Although there are many ideas of what digital health is, such as the “convergence of the digital and genetics revolutions with health and health care” as defined by well regarded digital health enthusiast Paul Sonnier, we feel digital health can be considered an umbrella term that includes and is definitely not limited to:

  • Health Informatics  According to COACH, Canada’s Health Informatics Association, “health informatics involves the application of information technology to facilitate the creation and use of health-related data, information and knowledge.” The short – and somewhat shortsighted – definition is the intersection between health, technology and, to some extent, business.
  • eHealth  Broadly speaking, eHealth and health informatics have been used interchangeably. However, many are probably more familiar with ehealth than health informatics. To some, the term has some unfortunate connotations but is commonly used to encompass systems such as electronic health records (EHRs) and decision support systems (DSS).
  • mHealth – Simply put, mHealth is the use of mobile technologies to support healthcare and health outcomes. It can be as simple as text-message reminders or as complex as smartphone apps.
  • Telehealth – Telehealth uses telecommunication technology to support healthcare.
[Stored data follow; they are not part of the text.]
Source: an optimization exercise on an open RTL-to-GDS flow (aim: small area, a short achievable clock period and few clock cycles per item). Production flows keep margins and buffers that such runs may drop. In this exercise RTL edits were held to simulation tests only and were not proved equivalent to the original. Power and IR drop assume default switching activity.

==> fjord: inputs <==
Design ina228_codec, start of the top module:
module ina228_codec (
    input  wire        clk,
    input  wire        rst,           
    input  wire        in_valid,
    output wire        in_ready,
    input  wire [31:0] cmd,
    input  wire [39:0] wi,
    input  wire [79:0] vi,
    input  wire        xerr,
    input  wire [7:0]  xinfo,
    input  wire        ci_rst,
    input  wire        ci_rstacc,
    input  wire [7:0]  ci_convdly,
    input  wire        ci_tempcomp,
    input  wire        ci_adcrange,
    input  wire [3:0]  ci_mode,
    input  wire [2:0]  ci_vbusct,
    input  wire [2:0]  ci_vshct,
    input  wire [2:0]  ci_vtct,
    input  wire [2:0]  ci_avg,
    input  wire [14:0] ki_shunt_cal,
    input  wire [13:0] ki_tempco,
    input  wire [31:0] ki_cur_lsb,
    input  wire [31:0] ki_pwr_lsb,
    output wire        out_valid,
    output wire [39:0] wo,
    output wire [79:0] vo,
    output wire        co_rst,
    output wire        co_rstacc,
    output wire [7:0]  co_convdly,
    output wire        co_tempcomp,
    output wire        co_adcrange,
    output wire [3:0]  co_mode,
    output wire [2:0]  co_vbusct,
    output wire [2:0]  co_vshct,
    output wire [2:0]  co_vtct,
    output wire [2:0]  co_avg,
    output wire [14:0] fo,
    output wire        mo_cont,
    output wire        mo_temp,
    output wire        mo_shunt,
    output wire        mo_bus,
    output wire        mo_shutdown,
    output wire        do_valid,
    output wire [1:0]  do_rw,
    output wire [3:0]  do_nfields,
    output wire [5:0]  do_off,
    output wire [5:0]  do_width,
    output wire        do_sgn,
    output wire [3:0]  flt,
    output wire [7:0]  finfo
);
    localparam [5:0] OP_NOP     = 6'h00, OP_UNPACK  = 6'h01, OP_PACK    = 6'h02,
                     OP_RMAP    = 6'h03, OP_UNPACKR = 6'h04, OP_PACKR   = 6'h05,
                     OP_ENCCFG  = 6'h08, OP_ENCADC  = 6'h09, OP_DECCFG  = 6'h0A,
                     OP_DECADC  = 6'h0B, OP_MUXSEL  = 6'h0C, OP_CTSEL   = 6'h0D,
                     OP_AVGSEL  = 6'h0E, OP_RNGSEL  = 6'h0F, OP_SETCAL  = 6'h10,
  ...
clock: 14.0 ns
lec_check: 0
abc_area: 1
cap_margin: 20
core_margin: 2
core_utilization: 50
cts_buf_list: sky130_fd_sc_hd__clkbuf_8
slew_margin: 20
standard.sh (not shown) runs the stock make flow with config.mk's settings and CLKGATE_MAP_FILE= SYNTH_SCRIPT=/design/flow/synth_recipe.tcl, a recipe that flattens the netlist after the stock synthesis.
==> flow/flow/run.sh <==
#!/bin/bash
# The standard layout (standard.sh), with these changes to how it is made:
#  - timing repair aims for more setup slack than the clock period needs
#    (SETUP_SLACK_MARGIN, flow/margin.txt), so that it shortens the
#    critical paths; the constraints (constraint.sdc) are not changed;
#  - every port still gets a buffer from buffer_ports, but a plain buf_2
#    instead of the slower and larger cell it picks by default; the buffers
#    of the output ports and of a few lightly loaded inputs are then made
#    buf_1 (flow/ports.tcl).
# standard.sh's own output goes to standard.log; ORFS keeps each step's log
# under orfs/logs.
set -euo pipefail
MARGIN=$(cat flow/margin.txt)
bash standard.sh SETUP_SLACK_MARGIN="$MARGIN" \
    BUFFER_PORTS_ARGS="-buffer_cell sky130_fd_sc_hd__buf_2" \
    POST_GLOBAL_PLACE_TCL="$PWD/flow/ports.tcl" finish > standard.log 2>&1
==> flow/flow/margin.txt <==
9.2
==> flow/flow/ports.tcl <==
# After global placement: buffer_ports gave every port a buf_2. The buffers
# on the output ports drive only the port, and those on the calibration and
# configuration inputs, xinfo and vi[79:40] drive a few loads off the
# critical paths, so a buf_1 is enough for them.
set n 0
foreach bterm [[ord::get_db_block] getBTerms] {
  set name [$bterm getName]
  set io [$bterm getIoType]
  if { $io == "OUTPUT" } {
    set light 1
  } elseif { [regexp {^(ki_|ci_|xinfo)} $name] } {
    set light 1
  } elseif { [regexp {^vi\[([0-9]+)\]$} $name -> bit] && $bit >= 40 } {
    set light 1
  } else {
    set light 0
  }
  if { !$light } { continue }
  set net [$bterm getNet]
  if { $net == "NULL" } { continue }
  foreach iterm [$net getITerms] {
    set inst [$iterm getInst]
    if { [[$inst getMaster] getName] == "sky130_fd_sc_hd__buf_2" } {
      replace_cell [get_cells [$inst getName]] sky130_fd_sc_hd__buf_1
      incr n
    }
  }
}
puts "ports.tcl: $n port buffers made buf_1"
==> inputs of lagoon, as changes to fjord <==
--- a/flow/design.v
+++ b/flow/design.v
@@ -161,45 +161,48 @@
     wire [7:0] o8;                       
     genvar gj;
     generate
         for (gj = 0; gj < 8; gj = gj + 1) begin : g_o8
             assign o8[gj] = (op[2:0] == gj);
         end
     endgenerate
     wire two_pass = g3 && (o8[5] || o8[6]);
-    wire zA   = (cmd[25:24] == 2'd0);
-    wire zB   = (cmd[23:16] == 8'd0);
-    wire zC   = !cmd[15] && !cmd[14];
-    wire zW   = (cmd[13:8] == 6'd0);
-    wire z76  = (cmd[7:6] == 2'd0);
-    wire z54  = (cmd[5:4] == 2'd0);
-    wire z21  = (cmd[2:1] == 2'd0);
-    wire zAF  = zA && zC && zW && z76 && z54;        
-    wire zI4  = zAF && zB;                           
-    wire zI3  = zI4 && !cmd[3];                      
-    wire zI1  = zI3 && z21;                          
-    wire zAll = zI1 && !cmd[0];                      
-    wire zAT  = zAF && !cmd[3] && z21 && !cmd[0];    
-    wire zF   = zB && !cmd[14] && z76;               
-    wire g4x  = (op[5:3] == 3'b100);
-    wire legal =
-        (g0  && ((o8[0] && zAll) || ((o8[1] || o8[2]) && zF) ||
-                 ((o8[3] || o8[4] || o8[5]) && zAF))) ||
-        (g1  && (((o8[0] || o8[1] || o8[2] || o8[3]) && zAll) || (o8[4] && zI4) ||
-                 ((o8[5] || o8[6]) && zI3) || (o8[7] && zI1))) ||
-        (g2  && (((o8[0] || o8[1] || o8[3] || o8[4]) && zAll) || (o8[2] && zI1) ||
-                 (o8[5] && zI3 && (!cmd[2] || (cmd[1:0] == 2'd0))))) ||
-        (g3  && ((o8[0] && zI1) || (!o8[0] && !o8[7] && zAll))) ||
-        (g4x && (((o8[0] || o8[2]) && zAll) || (o8[1] && zI4) || ((o8[3] || o8[4]) && zAT)));
-    wire needs_cal = (g3 && (o8[3] || o8[4] || o8[5] || o8[6])) ||
-                     (g2 && (o8[3] || o8[4] || (o8[5] && !imm[2])));
-    wire setcal = accept && g2 && o8[0] && zAll;
-    wire clrcal = accept && g2 && o8[1] && zAll;
-    wire setctl = accept && g2 && o8[2] && zI1;
+    reg legal;
+    always @(*) begin
+        case (op)
+            OP_NOP, OP_ENCCFG, OP_ENCADC, OP_DECCFG, OP_DECADC, OP_SETCAL, OP_CLRCAL,
+            OP_ENCCAL, OP_ENCTCO, OP_DECVBUS, OP_DECTEMP, OP_DECCUR, OP_DECPWR,
+            OP_DECENG, OP_DECCHG, OP_DECFLG, OP_MASKALRT:
+                legal = (cmd[25:0] == 26'd0);
+            OP_UNPACK, OP_PACK:
+                legal = (cmd[23:16] == 8'd0) && !cmd[14] && (cmd[7:6] == 2'd0);
+            OP_RMAP, OP_UNPACKR, OP_PACKR:
+                legal = (cmd[25:24] == 2'd0) && (cmd[15:4] == 12'd0);
+            OP_ENCTHR, OP_DECTHR:
+                legal = (cmd[25:24] == 2'd0) && (cmd[15:0] == 16'd0);
+            OP_MUXSEL, OP_ENCALRT:
+                legal = (cmd[25:4] == 22'd0);
+            OP_CTSEL, OP_AVGSEL:
+                legal = (cmd[25:3] == 23'd0);
+            OP_RDCTX:
+                legal = (cmd[25:3] == 23'd0) && (cmd[2:0] <= 3'd4);
+            OP_RNGSEL, OP_SETCTL, OP_DECVSH:
+                legal = (cmd[25:1] == 25'd0);
+            default:
+                legal = 1'b0;
+        endcase
+    end
+    wire needs_cal = (op == OP_DECCUR) || (op == OP_DECPWR) || (op == OP_DECENG) ||
+                     (op == OP_DECCHG) || (op == OP_ENCCAL) || (op == OP_ENCTCO) ||
+                     ((op == OP_RDCTX) && (imm[2:0] <= 3'd3));
+    wire z25 = (cmd[25:0] == 26'd0);
+    wire setcal = accept && (op == OP_SETCAL) && z25;
+    wire clrcal = accept && (op == OP_CLRCAL) && z25;
+    wire setctl = accept && (op == OP_SETCTL) && (cmd[25:1] == 25'd0);
     always @(posedge clk) begin
         if (rst) begin
             ctl_strict <= 1'b1;
             cal_valid  <= 1'b0;
         end else begin
             if (setcal) cal_valid  <= 1'b1;
             if (clrcal) cal_valid  <= 1'b0;
             if (setctl) ctl_strict <= cmd[0];
==> flow/flow/margin.txt (replaced) <==
9.3
==> flow/config.mk (replaced) <==
export PLATFORM = sky130hd
export DESIGN_NAME = ina228_codec
export DESIGN_NICKNAME = ina228_codec
export VERILOG_FILES = /design/flow/design.v
export SDC_FILE = /design/flow/constraint.sdc
export NUM_CORES = 4
export LEC_CHECK = 0
export CAP_MARGIN = 20
export CORE_MARGIN = 2
export CORE_UTILIZATION = 50
export CTS_BUF_LIST = sky130_fd_sc_hd__clkbuf_8
export SLEW_MARGIN = 20
==> inputs of onyx, as changes to fjord <==
==> flow/flow/run.sh (replaced) <==
#!/bin/bash
# The standard layout (standard.sh), with these changes to how it is made:
#  - timing repair aims for more setup slack than the clock period needs
#    (SETUP_SLACK_MARGIN, flow/margin.txt), so that it shortens the
#    critical paths; the constraints (constraint.sdc) are not changed;
#  - every port still gets a buffer from buffer_ports, but a plain buf_2
#    instead of the slower and larger cell it picks by default, and the
#    output ports' buffers are then made buf_1 (flow/ports.tcl).
# standard.sh's own output goes to standard.log; ORFS keeps each step's log
# under orfs/logs.
set -euo pipefail
MARGIN=$(cat flow/margin.txt)
bash standard.sh SETUP_SLACK_MARGIN="$MARGIN" \
    BUFFER_PORTS_ARGS="-buffer_cell sky130_fd_sc_hd__buf_2" \
    POST_GLOBAL_PLACE_TCL="$PWD/flow/ports.tcl" finish > standard.log 2>&1
==> flow/flow/margin.txt (replaced) <==
9.3
==> flow/flow/ports.tcl (replaced) <==
# After global placement: the buffers buffer_ports put on the output ports
# drive only the port, so a buf_1 is enough.
set n 0
foreach bterm [[ord::get_db_block] getBTerms] {
  if { [$bterm getIoType] != "OUTPUT" } { continue }
  set net [$bterm getNet]
  if { $net == "NULL" } { continue }
  foreach iterm [$net getITerms] {
    set inst [$iterm getInst]
    if { [[$inst getMaster] getName] == "sky130_fd_sc_hd__buf_2" } {
      replace_cell [get_cells [$inst getName]] sky130_fd_sc_hd__buf_1
      incr n
    }
  }
}
puts "ports.tcl: $n output buffers made buf_1"
==> flow/config.mk (replaced) <==
export PLATFORM = sky130hd
export DESIGN_NAME = ina228_codec
export DESIGN_NICKNAME = ina228_codec
export VERILOG_FILES = /design/flow/design.v
export SDC_FILE = /design/flow/constraint.sdc
export NUM_CORES = 4
export LEC_CHECK = 0
export CAP_MARGIN = 20
export CORE_MARGIN = 2
export CORE_UTILIZATION = 40
export CTS_BUF_LIST = sky130_fd_sc_hd__clkbuf_8
export SLEW_MARGIN = 20
==> run notes <==
FMAX 210 MHz; combinational group power 3.50 mW; fin crit share 0.340; Vias/cell 6.78; tap cell count 1265; placed insts 6654; fin cells 6961; Signal inverters 323; CLK BUF 106; layout cells sized above 1 0.130; total power 7.00 mW; run status no timing/DRC/antenna violations; hold path startpoint r2_flt[1]$_DFF_P_; fraction of area in multi-input gates 0.628; Post-Syn Area per Cell 8.92 µm²; fillers 8825
# the run above: lagoon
The Ontario Telehealth Network, for example, is one of largest telehealth networks in the world.
  • Social Media – There are plenty of ways social media is influencing healthcare; #hcsmca is a perfect example! Participants of the February 4 #hcsmca chat may remember the scholarly paper published about our community  Enabling Community Through Social Media. But did you know that social media can also be used for things like disease tracking and surveillance?
  • Big Data in Health – Big Data in a buzzword for many industries. According to IBM, big data in health is about “[leveraging] big data technology to capture all of the information about a patient to get a more complete view for insight into care coordination and outcomes-based reimbursement models, population health management, and patient engagement and outreach.”
  • Wearable technology – Wearable fitness monitors like Nike Fuel and Fitbit fall under this category of wearable health technology. These kinds of devices can be used to to track and maintain the health of wearers.

As you can see, digital health covers a wide range of topics, with many converging but diverse meanings. And this is just the tip of the iceberg. It certainly seems like we are entering a new era of digital health and health technology.

For the February 19th edition of #hcsmca, we propose the following discussion questions.

  • T1: Do you think Digital Health will have a meaningful impact on how you engage with your health and the healthcare system?
  • T2: What skills do people need to work in this new Digital Health era? Clinical, technology, or business – which is most important?
  • T3: What applications of Digital Health do you think are most important?